Harsh winter weather
brings a wide variety of concerns to responsible dog owners. Bitter cold,
numbing wetness, biting winds and salt can cause much grief for that special
dog in your life. To assure your canine companion stays healthy and safe
through the long, winter months, follow these guidelines.
• Wind chill causes
colder conditions than what is read on a thermometer. Dogs shouldn’t be left
outside for long periods of time. Even a half hour in frigid temperatures can
cause problems. Be sure to keep a sharp eye on your dog’s body temperature and
never leave him in the yard for more than 10 minutes when temperatures dip
• Always be sure your
dog has adequate shelter where it will be warm and dry. Be sure that he isn’t
lying in a drafty area. Place his bed, blanket or pillow on tile and wood
floors to give him a warm place to sleep.
• Groom your canine
companion on a regular basis. A coat that is well maintained is well insulated.
Shorthaired dogs and those with coarse coats get cold easily.

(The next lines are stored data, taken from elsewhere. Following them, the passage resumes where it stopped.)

Source: an optimization exercise on an open RTL-to-GDS flow (aim: small area and a short achievable clock period). Production flows keep margins and buffers that such runs may drop. RTL that was checked went through simulation tests only; none was proved equivalent to the original. No driver is modelled on the clock port, so clocking that relies on it looks cheaper here than on a real chip.

==> job 2053 <==
==> flow/design.v (excerpt) <==
module booth_mul_top(clk, A, B, m, ov);
	input clk;
	input [15:0] A, B;
	output reg [30:0] m;
	output reg ov;
	reg [15:0] a_q, b_q;
	wire [30:0] m_w;
	wire ov_w;
	BoothMUL mul(.A(a_q), .B(b_q), .m(m_w), .ov(ov_w));
	always @(posedge clk) begin
		a_q <= A;
		b_q <= B;
		m <= m_w;
		ov <= ov_w;
	end
endmodule
export LEC_CHECK = 0
export ABC_AREA = 1
export CAP_MARGIN = 20
export CORE_MARGIN = 2
export CORE_UTILIZATION = 40
export SLEW_MARGIN = 20
create_clock -name core_clock -period 12.2 [get_ports {clk}]
run.sh (not shown) runs the stock make flow with config.mk's settings and CLKGATE_MAP_FILE= SYNTH_SCRIPT=/design/flow/synth_recipe.tcl, a recipe that flattens the netlist after the stock synthesis.
==> inputs of job 2434, as changes to job 2053 <==
Settings changed: ABC_CLOCK_PERIOD_IN_PS set to 4000.
==> comparison table <==
| quantity | job 2053 | job 2434 |
|---|---|---|
| Die area | 22,120 um^2 | 22,120 um^2 |
| Resize count post-CTS | 0 | 0 |
| Outcome | finished clean | finished clean |
| Met2 capacity usage during global routing | 30.65% | 30.65% |
| Pin count of the biggest net entering global routing | 19 | 19 |
| Final Cycle Share | 47.29% | 47.29% |
| Levels on crit path | 16 | 16 |
| Met3 Routed Length | 1270 um | 1270 um |
| Setup WS post-layout | 6.430 ns | 6.430 ns |
| First-pass DRT Iterations | 5 | 5 |
| Non-Clock Buffer Count | 64 | 64 |
| # Max-Cap Violations | 0 | 0 |
| Area share of and/or/nand/nor cells after synthesis | 11.84% | 11.84% |
No run of this note included a check of the RTL's function; only the layout flow was run.

==> run a: inputs <==
booth_mul_top, a different RTL version from the one above (not shown whole).
clock: 12.2 ns
lec_check: 0
abc_area: 1
cap_margin: 20
core_margin: 2
core_utilization: 40
slew_margin: 20
synth_hierarchical: 1
synth_minimum_keep_size: 0
==> run b (differences from run a) <==
- CORE_UTILIZATION: 40 -> 50
- SLEW_MARGIN: 20 -> 80
==> run c (differences from run a) <==
- SLEW_MARGIN: 20 -> 95
==> flow_metrics.env <==
export IMPL_ys_ff_latch=64
export IMPL_error="[ERROR DPL-0038] Utilization greater than 100%, impossible to legalize"
export IMPL_row_count=50
export IMPL_status="did not finish"
export IMPL_haltStage="detailed placement (3_5_place_dp)"
export IMPL_portBuffers=64
export IMPL_synth_edf_count=0
export IMPL_synth_distinct_cells=30
export IMPL_die_h_um=143
export IMPL_start_util_pct=41.0
export IMPL_die_w_um=143
export IMPL_gp_congestion=0.882
export IMPL_ys_seq_area_share_pct=16.7
-- figures above: run c

==> flow_metrics.env <==
export IMPL_die_h_um=143
export IMPL_hold_path_class="register to register"
export IMPL_design_core_area_sq_um=18800
export IMPL_hold_ws_ns=0.616
export IMPL_die_w_um=143
export IMPL_synthSimpleGateAreaFrac_pct=12.5
export IMPL_ys_seq_area_share_pct=16.7
export IMPL_status="timing/DRC/antenna clean"
export IMPL_start_util_pct=41.0
export IMPL_ys_ff_latch=64
export IMPL_gp_congestion=0.882
export IMPL_synth_edf_count=0
export IMPL_layout_common_cells="145 x nand2_1, 134 x xor2_1, 117 x o22ai_1"
export IMPL_synth_distinct_cells=30
-- figures above: run a

==> flow_metrics.env <==
export IMPL_status="timing/DRC/antenna clean"
export IMPL_r2r_setup_slack_ns=7.34
export IMPL_portBuffers=64
export IMPL_ys_ff_latch=64
export IMPL_synth_edf_count=0
export IMPL_start_util_pct=51.0
export IMPL_yosys_top_cells_count="145 x nand2_1, 134 x xor2_1, 117 x o22ai_1, 94 x fa_1, 84 x inv_1"
export IMPL_gp_congestion=0.873
export IMPL_dr_pass1_iters=5
export IMPL_synth_distinct_cells=30
export IMPL_inverters=85
export IMPL_die_w_um=128
export IMPL_yosys_warnings=167
-- figures above: run b

No run of this note included a check of the RTL's function; only the layout flow was run.

==> run E: inputs <==
Another version of the RTL of booth_mul_top (not shown whole).
Settings: LEC_CHECK=0, ABC_AREA=1, CAP_MARGIN=20, CORE_MARGIN=2, CORE_UTILIZATION=50, CTS_BUF_LIST=sky130_fd_sc_hd__clkbuf_8, HOLD_SLACK_MARGIN=0.05, SLEW_MARGIN=70, SYNTH_HIERARCHICAL=1, SYNTH_MINIMUM_KEEP_SIZE=0; clock period 12.2 ns.
standard.sh (not shown) runs the stock make flow with config.mk's settings and CLKGATE_MAP_FILE= SYNTH_SCRIPT=/design/flow/synth_recipe.tcl, a recipe that flattens the netlist after the stock synthesis.
==> flow/flow/run.sh <==
#!/bin/bash
# The standard layout (standard.sh, unchanged synthesis) with two changes:
# - the port buffers use sky130_fd_sc_hd__buf_1 (every port still gets one);
# - after clock tree synthesis, flow/skew.tcl delays the clock of the output
#   registers m and ov whose data paths are long, by a short chain of clock
#   delay cells (useful skew for the register-to-register path through the
#   multiplier).
export BUFFER_PORTS_ARGS="-buffer_cell sky130_fd_sc_hd__buf_1"
export POST_CTS_TCL="$PWD/flow/skew.tcl"
bash standard.sh > standard.log 2>&1
==> flow/flow/skew.tcl <==
# POST_CTS_TCL hook: useful skew for the register-to-register path through
# the multiplier. The clock of the output registers (m, ov) whose data paths
# are long is delayed by a short chain of clock delay cells, so that the path
# a_q/b_q -> m gets more time. The output ports, which m and ov drive, lose the
# same time. The delay is chosen to balance the two: the worst slack of the
# internal paths and of the output ports come out about equal. A register
# whose shortest path is short (small hold slack) gets a shorter chain.
# Every cell added is a clock buffer or delay cell on the clock net; the
# registers themselves are untouched.
set_propagated_clock [all_clocks]
estimate_parasitics -placement

set P "sky130_fd_sc_hd__"
# chains and their approximate added delay (ns), shortest first
set chains [list \
  [list 0.33 [list ${P}clkdlybuf4s18_1 ${P}clkbuf_4]] \
  [list 0.38 [list ${P}clkdlybuf4s25_1 ${P}clkbuf_4]] \
  [list 0.58 [list ${P}clkdlybuf4s50_1 ${P}clkbuf_4]] \
  [list 0.82 [list ${P}clkdlybuf4s50_1 ${P}clkdlybuf4s18_1 ${P}clkbuf_4]] \
  [list 0.87 [list ${P}clkdlybuf4s50_1 ${P}clkdlybuf4s25_1 ${P}clkbuf_4]] \
  [list 1.10 [list ${P}clkdlybuf4s50_1 ${P}clkdlybuf4s50_1 ${P}clkbuf_4]] \
  [list 1.39 [list ${P}clkdlybuf4s50_1 ${P}clkdlybuf4s50_1 ${P}clkdlybuf4s25_1 ${P}clkbuf_4]] \
]

proc worst {args} {
  set p [find_timing_paths {*}$args -path_delay max]
  return [get_property [lindex $p 0] slack]
}
set s_out [worst -to [all_outputs]]
set s_in [worst -from [all_inputs]]
puts "skew: before: output slack $s_out input slack $s_in"

set regs {}
foreach c [all_registers -cells] {
  set name [get_full_name $c]
  if {![regexp {^(m\[[0-9]+\]|ov)\$} $name]} { continue }
  set d [get_pins $name/D]
  lappend regs [list $name [get_property $d slack_max] [get_property $d slack_min]]
}
set s_int 1e9
foreach r $regs { if {[lindex $r 1] < $s_int} { set s_int [lindex $r 1] } }
puts "skew: before: internal slack $s_int"

set best -1
set best_ws -1e9
for {set i 0} {$i < [llength $chains]} {incr i} {
  set dly [lindex [lindex $chains $i] 0]
  set ws [expr {$s_out - $dly}]
  foreach r $regs {
    lassign $r name smax smin
    # registers that gain nothing keep their clock
    if {$smax >= $s_out - $dly} { continue }
    set ws [expr {min($ws, $smax + $dly)}]
  }
  puts "skew: chain $i (+$dly ns) predicted worst slack $ws"
  if {$ws > $best_ws} { set best_ws $ws; set best $i }
}
set dly [lindex [lindex $chains $best] 0]
puts "skew: using chain $best (+$dly ns)"

set groups [dict create]
foreach r $regs {
  lassign $r name smax smin
  if {$smax >= $s_out - $dly} { continue }
  # longest chain up to the chosen one that the hold slack allows
  set tier -1
  for {set i $best} {$i >= 0} {incr i -1} {
    if {[lindex [lindex $chains $i] 0] < $smin + 0.1} { set tier $i; break }
  }
  puts "skew: $name setup slack $smax hold slack $smin chain $tier"
  if {$tier < 0} { continue }
  set net [get_full_name [get_nets -of_objects [get_pins $name/CLK]]]
  dict lappend groups "$net $tier" "$name/CLK"
}
set k 0
dict for {key pins} $groups {
  lassign $key netname tier
  puts "skew: net $netname chain $tier drives [llength $pins] output registers"
  set cur $netname
  foreach cell [lindex [lindex $chains $tier] 1] {
    insert_buffer -buffer_cell $cell -net [get_nets $cur] -load_pins [get_pins $pins] -buffer_name "skew_buf_$k"
    incr k
    set cur [get_full_name [get_nets -of_objects [get_pins [lindex $pins 0]]]]
  }
}
detailed_placement
check_placement -verbose
estimate_parasitics -placement
puts "skew: after: output slack [worst -to [all_outputs]] internal slack [worst -from [all_registers -clock_pins] -to [all_registers -data_pins]]"
report_clock_skew
report_checks -path_delay min -digits 3
==> inputs of run Z, as changes to run E <==
==> flow/flow/run.sh (replaced) <==
#!/bin/bash
# The standard layout (standard.sh, unchanged synthesis) with three changes:
# - the port buffers use sky130_fd_sc_hd__buf_1 (every port still gets one);
# - after clock tree synthesis, flow/skew.tcl delays the clock of the output
#   registers m and ov whose data paths are long, by a short chain of clock
#   delay cells (useful skew for the register-to-register path through the
#   multiplier); flow/skew_cells.txt sets the chains;
# - the repair after global routing aims for the setup slack in
#   flow/grt_margin.txt (flow/grt.tcl).
export BUFFER_PORTS_ARGS="-buffer_cell sky130_fd_sc_hd__buf_1"
export POST_CTS_TCL="$PWD/flow/skew.tcl"
export SKEW_FILE="$PWD/flow/skew_cells.txt"
export PRE_GLOBAL_ROUTE_TCL="$PWD/flow/grt.tcl"
export GRT_MARGIN_FILE="$PWD/flow/grt_margin.txt"
bash standard.sh > standard.log 2>&1
==> flow/flow/grt.tcl (new file) <==
# PRE_GLOBAL_ROUTE_TCL hook: the repair_timing run after global routing aims
# for the setup slack in flow/grt_margin.txt (ns) instead of 0, so that it
# resizes and buffers the longest paths further. The clock and constraints
# are unchanged.
set f [open $::env(GRT_MARGIN_FILE)]
set ::env(SETUP_SLACK_MARGIN) [string trim [read $f]]
close $f
puts "grt: setup slack margin $::env(SETUP_SLACK_MARGIN)"
==> flow/flow/grt_margin.txt (new file) <==
8.5
==> flow/flow/skew.tcl (replaced) <==
set f [open $::env(SKEW_FILE)]
set lines [split [string trim [read $f]] "\n"]
close $f
set max_slack [lindex $lines 0]
set tiers [lrange $lines 1 end]
set_propagated_clock [all_clocks]
estimate_parasitics -placement
set groups [dict create]
foreach c [all_registers -cells] {
  set name [get_full_name $c]
  if {![regexp {^(m\[[0-9]+\]|ov)\$} $name]} { continue }
  set d [get_pins $name/D]
  set smax [get_property $d slack_max]
  set smin [get_property $d slack_min]
  set tier -1
  if {$smax < $max_slack} {
    for {set t 0} {$t < [llength $tiers]} {incr t} {
      if {$smin > [lindex [lindex $tiers $t] 0]} { set tier $t; break }
    }
  }
  puts "skew: $name setup slack $smax hold slack $smin tier $tier"
  if {$tier < 0} { continue }
  set net [get_full_name [get_nets -of_objects [get_pins $name/CLK]]]
  dict lappend groups "$net $tier" "$name/CLK"
}
set k 0
dict for {key pins} $groups {
  lassign $key netname tier
  puts "skew: net $netname tier $tier drives [llength $pins] output registers"
  set cur $netname
  foreach cell [split [lindex [lindex $tiers $tier] 1] ","] {
    insert_buffer -buffer_cell $cell -net [get_nets $cur] -load_pins [get_pins $pins] -buffer_name "skew_buf_$k"
    incr k
    set cur [get_full_name [get_nets -of_objects [get_pins [lindex $pins 0]]]]
  }
}
detailed_placement
check_placement -verbose
estimate_parasitics -placement
report_clock_skew
report_checks -path_delay max -digits 3
report_checks -path_delay min -digits 3
==> flow/flow/skew_cells.txt (new file) <==
8.3
0.9 sky130_fd_sc_hd__clkdlybuf4s50_1,sky130_fd_sc_hd__clkdlybuf4s25_1,sky130_fd_sc_hd__clkbuf_4
==> results.txt <==
Relative slew slack: run Z 70.5%; run E 73.1%
Fraction of area in multi-input gates: run Z 67.8%; run E 69.7%
Net total in the final layout: run Z 1120; run E 1095
Result of the run: run Z finished clean; run E finished clean
Grt met1 use: run Z 28.4%; run E 28.5%
Via-to-Cell Ratio: run Z 5.62; run E 5.55
Reg-to-reg critical path startpoint: run Z b_q[13]; run E b_q[1]
Met3 routed WL: run Z 1150 um; run E 1280 um
Achievable clock frequency: run Z 241 MHz; run E 243 MHz
Share of the core filled with cells: run Z 59.5%; run E 54.7%
Global Route Usage Sum: run Z 23.3%; run E 23.4%

[port drivers added, routing unchanged]
How much do the figures lean on ideal ports? The routed layouts below were timed once more, with nothing changed but the port constraints.
Step 1 (the two cells are an assumption about what drives the block):
set clk [get_ports {clk}]
set_driving_cell -lib_cell sky130_fd_sc_hd__clkbuf_16 $clk
set_driving_cell -lib_cell sky130_fd_sc_hd__buf_2 [delete_from_list [all_inputs] $clk]
Step 2, shift: input delay + t, output delay - t, t = (earliest + latest rising clock arrival at the registers) / 2. This alone moves slack from input paths to output paths.
Slacks: ideal / step 1 / step 2; pairs: ideal / step 1.
run | t (ns) | setup slack, ns | worst setup path after step 2 | clock arrival spread, ns | worst register clock-pin slew, ns | worst data-port slew with drivers (ns)
job 2053 | 0.398 | 6.430 / 6.430 / 6.430 | register to register | 0.012 / 0.013 | 0.07 / 0.07 | 0.05
job 2434 | 0.398 | 6.430 / 6.430 / 6.430 | register to register | 0.012 / 0.013 | 0.07 / 0.07 | 0.05
run a | 0.394 | 6.489 / 6.489 / 6.489 | register to register | 0.014 / 0.013 | 0.07 / 0.07 | 0.05
run b | 0.392 | 7.340 / 7.340 / 7.340 | register to register | 0.012 / 0.012 | 0.07 / 0.07 | 0.06
run E | 0.807 | 8.081 / 8.044 / 8.110 | register to register | 0.835 / 0.836 | 0.10 / 0.10 | 0.04
run Z | 0.849 | 8.059 / 8.021 / 8.570 | register to register | 0.879 / 0.879 | 0.11 / 0.11 | 0.04
Clock arrivals are far apart in run E and run Z, so t is only a midpoint there and step 2 fits no single register.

Consider
purchasing a blanket, coat or sweater to keep your dog warm.
• If you own a working
dog, or if your canine companion spends hours outdoors, feed it extra calories.
In winter, dogs need extra energy to regulate body temperature. Extra food
provides necessary nutrients to see your dog through the most frigid days.
• Use caution if you and
your dog are walking, playing or working around frozen creeks, rivers, lakes or
streams. If your dog jumps or slips into frigid water, his body temperature
will drop quickly. Dogs can die from hypothermia, just as humans can.
• Never leave your dog
alone in a vehicle. If the engine is off, he can die from hypothermia. If the
engine is left running, he can be overcome with carbon monoxide fumes.